The pipe output's ttl option should with its default value close the pipe after 10 seconds of not receiving any events. Can you try enabling debug logging by starting Logstash with --debug? Then the plugin will log extra messages when it's closing the pipes.

Hi @magnusbaeck,

I have added --debug and added ttl => 10 to just make sure it is 10 seconds.

There is no error apparently in the trace.
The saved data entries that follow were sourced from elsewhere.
--- src/rtl/hc_core_if.sv ---
// rtl/hc_core_if.sv - instruction and data memory bus of hc_core
interface hc_core_if #(
    parameter int DW = 8
) ();
    localparam int AW = 2 * DW;

    logic [AW-1:0] imem_addr;
    logic [7:0]    imem_data;
    logic [AW-1:0] mem_addr;
    logic [DW-1:0] mem_wdata;
    logic [DW-1:0] mem_rdata;
    logic          mem_rd;
    logic          mem_wr;

    modport master (
        output imem_addr,
        input  imem_data,
        output mem_addr,
        output mem_wdata,
        input  mem_rdata,
        output mem_rd,
        output mem_wr
    );

    modport slave (
        input  imem_addr,
        output imem_data,
        input  mem_addr,
        input  mem_wdata,
        output mem_rdata,
        input  mem_rd,
        input  mem_wr
    );
endinterface

--- src/rtl/hc_core.sv ---
// rtl/hc_core.sv - two-cycle stack-machine core with DMA bus hold
module hc_core #(
    parameter int          DW       = 8,
    parameter int          SD       = 3,
    parameter logic [63:0] RESET_PC = 64'd0,
    localparam int         AW       = 2 * DW,
    localparam int         LW       = $clog2(SD + 1)
) (
    input  logic          clk,
    input  logic          nReset,
    input  logic          nDMA_REQ,
    output logic          nDMA_ACK,
    hc_core_if.master     bus,
    output logic [AW-1:0] pc_out,
    output logic [DW-1:0] stackA_out,
    output logic [DW-1:0] stackB_out,
    output logic [DW-1:0] stackC_out,
    output logic [LW-1:0] stack_level,
    output logic          stack_ovf,
    output logic          flag_c,
    output logic          flag_z
);

    typedef enum logic [1:0] {
        ST_FETCH = 2'd0,
        ST_EXEC  = 2'd1,
        ST_HOLD  = 2'd2
    } state_t;

    state_t        r_state;
    state_t        w_state_nxt;

    logic [AW-1:0] r_pc;
    logic [7:0]    r_ir;
    logic [DW-1:0] r_stk [SD];
    logic [LW-1:0] r_level;
    logic          r_ovf;
    logic          r_c;
    logic          r_z;

    logic [3:0]    w_op;
    logic [3:0]    w_n;
    logic [DW-1:0] w_a;
    logic [DW-1:0] w_b;
    logic [DW-1:0] w_c;
    logic [AW-1:0] w_short;
    logic [AW-1:0] w_ba;
    logic [AW-1:0] w_pc_inc;
    logic [DW:0]   w_sum;
    logic [DW:0]   w_diff;
    logic          w_cond;

    logic          w_mem_rd;
    logic          w_mem_wr;
    logic [AW-1:0] w_mem_addr;
    logic [DW-1:0] w_mem_wdata;
    logic          w_push;
    logic [DW-1:0] w_push_val;
    logic [AW-1:0] w_pc_nxt;
    logic          w_upd_c;
    logic          w_c_nxt;
    logic          w_ls;
    logic          w_jl;

    assign w_op     = r_ir[7:4];
    assign w_n      = r_ir[3:0];
    assign w_a      = r_stk[0];
    assign w_b      = r_stk[1];
    assign w_c      = r_stk[2];
    assign w_short  = {{(AW-4){1'b0}}, w_n};
    assign w_ba     = {w_b, w_a};
    assign w_pc_inc = r_pc + AW'(1);
    assign w_sum    = {1'b0, w_a} + {1'b0, w_b};
    // Subtract is A + ~B + 1 so the carry out is the "no borrow" flag.
    assign w_diff   = {1'b0, w_a} + {1'b0, ~w_b} + (DW+1)'(1);

    // State register; reset may land in any state, including EXEC or HOLD.
    always_ff @(posedge clk or negedge nReset) begin
        if (!nReset) begin
            r_state <= ST_FETCH;
        end else begin
            r_state <= w_state_nxt;
        end
    end

    // Sequencing: the DMA request only matters at the end of EXEC or while holding.
    always_comb begin
        w_state_nxt = r_state;
        case (r_state)
            ST_FETCH: w_state_nxt = ST_EXEC;
            ST_EXEC:  w_state_nxt = nDMA_REQ ? ST_FETCH : ST_HOLD;
            ST_HOLD:  w_state_nxt = nDMA_REQ ? ST_FETCH : ST_HOLD;
            default:  w_state_nxt = ST_FETCH;
        endcase
    end

    // Jump condition on the flags as they stood before this instruction.
    always_comb begin
        w_cond = 1'b0;
        case (w_n[2:0])
            3'd0:    w_cond = 1'b1;
            3'd2:    w_cond = r_c;
            3'd3:    w_cond = ~r_c;
            3'd4:    w_cond = r_z;
            3'd5:    w_cond = ~r_z;
            default: w_cond = 1'b0;
        endcase
    end

    // Instruction decode; everything is quiet outside EXEC.
    always_comb begin
        w_mem_rd    = 1'b0;
        w_mem_wr    = 1'b0;
        w_mem_addr  = '0;
        w_mem_wdata = '0;
        w_push      = 1'b0;
        w_push_val  = '0;
        w_pc_nxt    = w_pc_inc;
        w_upd_c     = 1'b0;
        w_c_nxt     = r_c;
        w_ls        = 1'b0;
        w_jl        = 1'b0;
        if (r_state == ST_EXEC) begin
            case (w_op)
                4'h0: begin
                    w_mem_wr    = 1'b1;
                    w_mem_addr  = w_short;
                    w_mem_wdata = w_c;
                end
                4'h1: begin
                    w_mem_wr    = 1'b1;
                    w_mem_addr  = w_short;
                    w_mem_wdata = w_a;
                end
                4'h2: begin
                    w_mem_wr    = 1'b1;
                    w_mem_addr  = w_short;
                    w_mem_wdata = w_diff[DW-1:0];
                    w_upd_c     = 1'b1;
                    w_c_nxt     = w_diff[DW];
                end
                4'h3: begin
                    w_mem_wr    = 1'b1;
                    w_mem_addr  = w_short;
                    w_mem_wdata = w_sum[DW-1:0];
                    w_upd_c     = 1'b1;
                    w_c_nxt     = w_sum[DW];
                end
                4'h4: begin
                    w_mem_wr    = 1'b1;
                    w_mem_addr  = w_short;
                    w_mem_wdata = w_a ^ w_b;
                end
                4'h5: begin
                    w_mem_wr    = 1'b1;
                    w_mem_addr  = w_short;
                    w_mem_wdata = w_a | w_b;
                end
                4'h6: begin
                    w_mem_wr    = 1'b1;
                    w_mem_addr  = w_short;
                    w_mem_wdata = w_a & w_b;
                end
                4'h8: begin
                    w_mem_rd   = 1'b1;
                    w_mem_addr = w_ba;
                    w_push     = 1'b1;
                    w_push_val = bus.mem_rdata;
                end
                4'h9: begin
                    w_mem_rd   = 1'b1;
                    w_mem_addr = w_short;
                    w_push     = 1'b1;
                    w_push_val = bus.mem_rdata;
                end
                4'hA: begin
                    w_push     = 1'b1;
                    w_push_val = {w_a[DW-1:4], w_n};
                end
                4'hC: w_ls = 1'b1;
                4'hE: begin
                    if (w_cond) begin
                        w_pc_nxt = w_ba;
                    end
                end
                4'hF: begin
                    w_jl     = 1'b1;
                    w_pc_nxt = w_ba;
                end
                default: ;
            endcase
        end
    end

    // Architectural state: IR loads in FETCH, everything else commits at the end of EXEC.
    always_ff @(posedge clk or negedge nReset) begin
        if (!nReset) begin
            r_pc    <= RESET_PC[AW-1:0];
            r_ir    <= '0;
            r_level <= '0;
            r_ovf   <= 1'b0;
            r_c     <= 1'b0;
            r_z     <= 1'b0;
            for (int k = 0; k < SD; k++) begin
                r_stk[k] <= '0;
            end
        end else begin
            if (r_state == ST_FETCH) begin
                r_ir <= bus.imem_data;
            end
            if (r_state == ST_EXEC) begin
                r_pc <= w_pc_nxt;
                if (w_mem_wr) begin
                    r_z <= (w_mem_wdata == '0);
                end
                if (w_upd_c) begin
                    r_c <= w_c_nxt;
                end
                if (w_push) begin
                    for (int k = SD - 1; k > 0; k--) begin
                        r_stk[k] <= r_stk[k-1];
                    end
                    r_stk[0] <= w_push_val;
                    if (r_level == LW'(SD)) begin
                        r_ovf <= 1'b1;
                    end else begin
                        r_level <= r_level + LW'(1);
                    end
                end else if (w_ls) begin
                    r_stk[0] <= {w_a[DW-5:0], w_n};
                end else if (w_jl) begin
                    r_stk[0] <= w_pc_inc[DW-1:0];
                    r_stk[1] <= w_pc_inc[AW-1:DW];
                end
            end
        end
    end

    assign nDMA_ACK      = (r_state != ST_HOLD);
    assign bus.imem_addr = r_pc;
    assign bus.mem_rd    = w_mem_rd;
    assign bus.mem_wr    = w_mem_wr;
    assign bus.mem_addr  = w_mem_addr;
    assign bus.mem_wdata = w_mem_wdata;

    assign pc_out      = r_pc;
    assign stackA_out  = r_stk[0];
    assign stackB_out  = r_stk[1];
    assign stackC_out  = r_stk[2];
    assign stack_level = r_level;
    assign stack_ovf   = r_ovf;
    assign flag_c      = r_c;
    assign flag_z      = r_z;

endmodule

--- src/flat_wrapper.sv ---
// flat-port wrapper written by rule: the top's interface ports become plain ports
module hc_core_flat 
#(
    parameter int          DW       = 8,
    parameter int          SD       = 3,
    parameter logic [63:0] RESET_PC = 64'd0,
    localparam int         AW       = 2 * DW,
    localparam int         LW       = $clog2(SD + 1)
)
  (clk, nReset, nDMA_REQ, nDMA_ACK, pc_out, stackA_out, stackB_out, stackC_out, stack_level, stack_ovf, flag_c, flag_z, bus_imem_addr, bus_imem_data, bus_mem_addr, bus_mem_wdata, bus_mem_rdata, bus_mem_rd, bus_mem_wr);
  hc_core_if #(.DW(DW)) bus_i ();
  input  logic clk;
  input  logic nReset;
  input  logic nDMA_REQ;
  output logic nDMA_ACK;
  output logic [AW-1:0] pc_out;
  output logic [DW-1:0] stackA_out;
  output logic [DW-1:0] stackB_out;
  output logic [DW-1:0] stackC_out;
  output logic [LW-1:0] stack_level;
  output logic stack_ovf;
  output logic flag_c;
  output logic flag_z;
  output wire logic [$bits(bus_i.imem_addr)-1:0] bus_imem_addr;
  input wire logic [$bits(bus_i.imem_data)-1:0] bus_imem_data;
  output wire logic [$bits(bus_i.mem_addr)-1:0] bus_mem_addr;
  output wire logic [$bits(bus_i.mem_wdata)-1:0] bus_mem_wdata;
  input wire logic [$bits(bus_i.mem_rdata)-1:0] bus_mem_rdata;
  output wire logic [$bits(bus_i.mem_rd)-1:0] bus_mem_rd;
  output wire logic [$bits(bus_i.mem_wr)-1:0] bus_mem_wr;
  assign bus_imem_addr = bus_i.imem_addr;
  assign bus_i.imem_data = bus_imem_data;
  assign bus_mem_addr = bus_i.mem_addr;
  assign bus_mem_wdata = bus_i.mem_wdata;
  assign bus_i.mem_rdata = bus_mem_rdata;
  assign bus_mem_rd = bus_i.mem_rd;
  assign bus_mem_wr = bus_i.mem_wr;
  hc_core #(.DW(DW), .SD(SD), .RESET_PC(RESET_PC)) u_core (.clk(clk), .nReset(nReset), .nDMA_REQ(nDMA_REQ), .nDMA_ACK(nDMA_ACK), .bus(bus_i), .pc_out(pc_out), .stackA_out(stackA_out), .stackB_out(stackB_out), .stackC_out(stackC_out), .stack_level(stack_level), .stack_ovf(stack_ovf), .flag_c(flag_c), .flag_z(flag_z));
endmodule
--- config.mk ---
export PLATFORM = sky130hd
export DESIGN_NAME = hc_core_flat
export DESIGN_NICKNAME = d
export VERILOG_FILES = /design/src/rtl/hc_core_if.sv /design/src/rtl/hc_core.sv /design/src/flat_wrapper.sv
export SDC_FILE = /design/constraint.sdc
export NUM_CORES = 1
export LEC_CHECK = 0
export CAP_MARGIN = 0
export CORE_MARGIN = 3
export CORE_UTILIZATION = 50
export CTS_CLUSTER_SIZE = 24
export DETAILED_ROUTE_END_ITERATION = 8
export GPL_TIMING_DRIVEN = 0
export PLACE_DENSITY_LB_ADDON = 0.05
export SLEW_MARGIN = 0
export SYNTH_ARGS = -nofsm -noshare
export SYNTH_HDL_FRONTEND = slang
export SYNTH_SLANG_ARGS = --single-unit
--- constraint.sdc ---
create_clock -name clk -period 3 [get_ports clk]
set_input_delay 0.45 -clock clk [delete_from_list [all_inputs] [get_ports clk]]
set_output_delay 0.45 -clock clk [all_outputs]
set_load 0.05 [all_outputs]
# Word-level counts from Yosys, hierarchy flattened
# Cells that the tools add are included.
# W data, S select, Z words.
[word_totals]
latch_bits = 0
n_memories = 0
regBits = 55
elab_cells = 93
mem_bits_ro = 0
ramBits = 0
[op_classes]
muxes = 27
multipliers = 0
div_mod_pow = 0
bitwise = 7
n_eq_ne = 22
n_reduce_logical = 21
shift = 0
order_cmp = 0
addsub = 5
[ops]
columns = ["op", "n"]
rows = [
  ["$mux W16", 4],
  ["$pmux W16 S2", 2],
  ["$pmux W8 S7", 1],
  ["$eq A4 B4 Y1 const B", 6],
  ["$mux W8", 3],
  ["$add A8 B8 Y9", 2],
  ["$add A16 B1 Y16 const B", 1],
  ["$pmux W8 S2", 1],
  ["$reduce_and A3 Y1", 5],
  ["$eq A4 B3 Y1 const B", 3],
  ["$mux W1", 12],
  ["$add A9 B1 Y9 const B", 1],
  ["$and A8 B8 Y8", 1],
  ["$eq A4 B2 Y1 const B", 2],
  ["$logic_not A8 Y1", 1],
  ["$not A8 Y8", 1],
  ["$or A8 B8 Y8", 1],
  ["$reduce_or A8 Y1", 1],
  ["$xor A8 B8 Y8", 1],
  ["$reduce_or A7 Y1", 1],
  ["$eq A3 B2 Y1 const B", 2],
  ["$eq A3 B3 Y1 const B", 2],
  ["$reduce_and A2 Y1", 3],
  ["$reduce_or A2 Y1", 3],
  ["other kinds (17)", 22],
]

# Logic depth before layout (Yosys ltp)
[depth]
word_depth = 6
ltp_mapped = 10
mapped_depth_nobuf = 9

# Worst setup path after synthesis
# No wires, ideal clock.
[synth_path]
kind = "register to output"
startpoint = "reg u_core.r_stk (netlist bit u_core.stackA_out[0])"
endpoint = "out bus_mem_wdata[0]"
path_stages_with_launch = 6
setup_slack_ns = -0.427
required_ns = 2.550
t_arrival_ns = 2.977
n_path_buf = 0
cell_sequence = "dfrtp_1 inv_1 ha_1 mux2i_1 o2111a_1 nor4_1"
[synth_via]
elab_chain_len = 4
word_cells_on_any_way = 8
[synth_rtl]
columns = ["item", "line", "rtl"]
rows = [
  ["start, declared", "hc_core.sv:35", "logic [DW-1:0] r_stk [SD];"],
  ["start signal, assigned by index", "hc_core.sv:221", "r_stk[k] <= r_stk[k-1];"],
  ["$add A8 B8 Y9", "hc_core.sv:75", "assign w_diff = {1'b0, w_a} + {1'b0, ~w_b} + (DW+1)'(1);"],
  ["$add A9 B1 Y9", "hc_core.sv:75", ""],
  ["$pmux W8 S7 (*)", "hc_core.sv:124", "case (w_op)"],
  ["$mux W8 (*)", "hc_core.sv:123", "if (r_state == ST_EXEC) begin"],
  ["end, declared", "flat_wrapper.sv:27", "output wire logic [$bits(bus_i.mem_wdata)-1:0] bus_mem_wdata;"],
]
# Every way passes the cells marked *; elsewhere a longest branch is shown, timed or not.

# Final worst setup path
[layout_path]
startpoint = "reg u_core.r_ir[5]"
endpoint = "out bus_mem_rd"
[layout_via]
elab_chain_len = 4
word_cells_on_any_way = 5
[layout_rtl]
columns = ["item", "line", "rtl"]
rows = [
  ["start, declared", "hc_core.sv:34", "logic [7:0] r_ir;"],
  ["start signal, assigned", "hc_core.sv:209", "r_ir <= bus.imem_data;"],
  ["$eq A4 B4 Y1", "hc_core.sv:124", ""],
  ["$reduce_or A2 Y1 (no source line) (*)", "n/a", ""],
  ["$mux W1 (*)", "hc_core.sv:124", ""],
  ["$mux W1 (*)", "hc_core.sv:123", ""],
  ["end, declared", "flat_wrapper.sv:29", "output wire logic [$bits(bus_i.mem_rd)-1:0] bus_mem_rd;"],
]
# Marks and branches as above.

==> results.toml <==
[status]
outcome = "finished with violations"
violations = "setup timing"

[die]
fp.dieW_um = 102
die_h_um = 102
coreArea_mm2 = 0.00881
die-area_mm2 = 0.0103
num_io_pins = 107
start_util_pct = 52.0
rows = 34

[routing]
wl_mm = 16.2
vias = 4754
drc = 0
wl_per_cell_um = 20.6
drt_iter0_markers = 346
first_pass_iters = 5
antenna_left = 0
vias_per_cell = 6.06

[finish]
drive_gt1_share_pct = 21.2
fin_util_pct = 71.4
layout_commonest_cell = "clkdlybuf4s50_1"
multiInputGateArea_mm2 = 0.00303
final_cell_mix = "80 x clkdlybuf4s50_1, 45 x o21ai_0, 45 x dfrtp_1"
fin_cells = 784
area_delta_synth_final_pct = 37.3
antenna_cells = 0
nFillCells = 694
seqCellArea_mm2 = 0.00139
nets = 727

[place]
globalplace.congestion = 0.972
portBuffers = 106
dp.cells = 762
hpwl_mm = 12.0

[global_routing]
grt_max_degree = 40
grt_pass1_vias = 4574
grt.total_usage_pct = 31.3
grt_pass1_wl_mm = 25.2
antenna_found_initial = 0
overflow = 0

[job]
drv_cap = 0

[min_path]
min_path_type = "in -> async"

[synth]
yosysSeqAreaShare_pct = 30.0
synthCells = 547
synth_ff_type = "dfrtp_1"
synth_enable_flop_cells = 0
synth_top_cell_area_share_pct = 30.0
synthTopCellsByArea = "dfrtp_1 30%, ha_1 8.5%, o21ai_0 5.0%"
yosys_warnings = 0
async_reset_ff_share_pct = 100
synth_nets = 599
synth-seq-cells = 55
yosys.area.top_type = "dfrtp_1"
synth_area_mm2 = 0.00458
ys_types = 61
avgSynthCellArea_um2 = 8.38

[sta]
report.final.slew_viol_count = 0
rsz0062_at_grt = "true"
setup_viol = 2
fin_crit_sh_pct = 102
post-route-worst-setup-slack_ns = -0.0518
fmax_ghz = 0.328
hold-worst-slack_ns = 0.0506
finalHoldViolations = 0
tightest_slew_ns = 0.907
skew_ns = 0.0137
slew_headroom_pct = 39.0
min_period_ns = 3.05

[clock_network]
clock-root-buffer = "clkbuf_8"
cts.sinks = 55
insertion_delay_ns = 0.33
hold_buffers = 0
tritoncts = "yes"
clk_pin_slew_ns = 0.12
htree_levels = 2
ctsLongestPathBuffers = 2
cts_buffers = 5

[setup_path]
worstPathRequired_ns = 2.55
r2r_end = "u_core.flag_z"
critPathSlowestCell = "nor3_1"
crit_start = "u_core.r_ir[5]"
crit_fanout = 10
rr_startpoint = "u_core.stackA_out[0]"
crit_type = "reg -> out"
worstPathArrival_ns = 2.60
r2r_slack_ns = 0.12
path_cells = "buf_2 -> buf_2 -> buf_1 -> nor3_1 -> dlygate4sd2_1"
crit_path_max_incr_delay_ns = 0.62
startpoint_type = "register"
crit_path_end_kind = "output pin"
setup.worst_path.end = "bus_mem_rd"
reg2reg_depth = 9
cp_common_cell = "buf_2"
how the worst min path moves through the flow:
stage / from / endpoint / slack, ns / cells past startpoint
2_1_floorplan: nReset / u_core.bus.imem_addr[0] / 0.15 / 0
6_report: nReset / u_core.flag_z / 0.05 / 1
4_1_cts: nReset / u_core.flag_z / 0.07 / 1
3_3_place_gp: u_core.stack_ovf / u_core.stack_ovf / 0.44 / 1
5_1_grt: nReset / u_core.flag_z / 0.08 / 1
3_5_place_dp: nReset / u_core.r_ir[1] / 0.43 / 1
cell usage after synthesis (all sizes together) (6+ instances only):
cell type,count
inv,48
a22oi,19
xnor2,16
nor2,34
a31oi,6
and2,17
mux2i,17
and3,9
o21ai,49
ha,31
a211oi,9
a21oi,25
nor3b,6
clkbuf,19
nor3,12
buf,29
a22o,7
mux2,12
nand3,13
dfrtp,55
nand2,39
cells by family (layout without fill, tap and decap cells):
| kind of cell | after synthesis | in the layout | share of synthesized area (%) |
|---|---|---|---|
| compound gates | 162 | 162 | 23.8 |
| xor+xnor | 19 | 19 | 3.63 |
| fa+ha+maj | 33 | 33 | 9.34 |
| buf+inv | 96 | 225 | 9.53 |
| flops | 55 | 55 | 30.0 |
| mux | 29 | 29 | 6.66 |
| simple gates | 153 | 153 | 17.0 |
final cells by class:
type                       count  share of cell area, %
tap                          108                   2.15
timing repair buffer         125                   19.0
clock inverter                 2                  0.259
multi-input combinational    396                   48.2
inverter                      48                   2.94
sequential                    55                   22.1
clock buffer                   6                   1.15
buffer                        44                   4.16
critical path: cells and delay by family, from the launching register on:
family,cells,cell delay (ns)
flops,1,0.37
simple gates,1,0.62
buf+inv,4,1.29
state kept, by name, indices dropped and copies added (netlist names):
name	cells
u_core.flag_c	1
u_core.r_ir	8
u_core.stack_level	2
u_core.bus.imem_addr	16
u_core.stackA_out	8
u_core.stack_ovf	1
u_core.stackC_out	8
u_core.r_state	2
u_core.flag_z	1
u_core.stackB_out	8
metrics by stage:
stage                     instance area [um^2]  worst slack (ns)  TNS (ns)
after global placement                    5800            -0.775    -31.42
after global routing                      6290            -0.167    -0.465
final                                     6290           -0.0518   -0.0940
after CTS                                 6110           -0.0418   -0.0730
after detailed placement                  5810            -0.793    -10.21
after floorplan                           4600            -0.168    -0.168
routing by layer:
metal,share of wire (%),GRT usage [%],wire length (um),vias up
li1,-,-,-,2197
met1,43,42.3,6900,2298
met2,48,51.9,7730,220
met3,6.5,4.55,1040,39
met4,3.0,9.51,478,0
met5,0,0,0,-
repair_timing:
item / CTS / global route
gates resized for setup: 130 / 47
hold endpoints to repair: 0 / 0
setup buffers: 13 / 5
gates cloned: 0 / 0
pin swaps: 4 / 8
setup endpoints to repair: 27 / 25
Power is left out: the tool's default activity adds up to more than one toggle a clock period on the data nets, which glitch-free logic cannot reach.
Below is the stack trace.

Opening pipe {:command=>"hdfs dfs -appendToFile - /user/input2/srini.xml", :level=>:info, :file=>"logstash/outputs/pipe.rb", :line=>"100", :method=>"get_pipe"}
Pushing flush onto pipeline {:level=>:debug, :file=>"logstash/pipeline.rb", :line=>"450", :method=>"flush"}
16/03/31 15:25:09 WARN util.NativeCodeLoader: Unable to load native-hadoop library for your platform... using builtin-java classes where applicable
Starting stale pipes cleanup cycle {:pipes=>{"hdfs dfs -appendToFile - /user/netconf2/srini.xml"=>#<PipeWrapper:0x67ea2fc8 @pipe=#<IO:fd 483>, @active=true>}, :level=>:info, :file=>"logstash/outputs/pipe.rb", :line=>"75", :method=>"close_stale_pipes"}
0 stale pipes found {:inactive_pipes=>{}, :level=>:debug, :file=>"logstash/outputs/pipe.rb", :line=>"77", :method=>"close_stale_pipes"}
Pushing flush onto pipeline {:level=>:debug, :file=>"logstash/pipeline.rb", :line=>"450", :method=>"flush"}
Pushing flush onto pipeline {:level=>:debug, :file=>"logstash/pipeline.rb", :line=>"450", :method=>"flush"}
Pushing flush onto pipeline {:level=>:debug, :file=>"logstash/pipeline.rb", :line=>"450", :method=>"flush"}
Pushing flush onto pipeline {:level=>:debug, :file=>"logstash/pipeline.rb", :line=>"450", :method=>"flush"}

Are you sure the pipe isn't getting events constantly? What if you replace the beats input with a stdin or something else where you control exactly which events are emitted?

(The log snippet above is not a stacktrace.)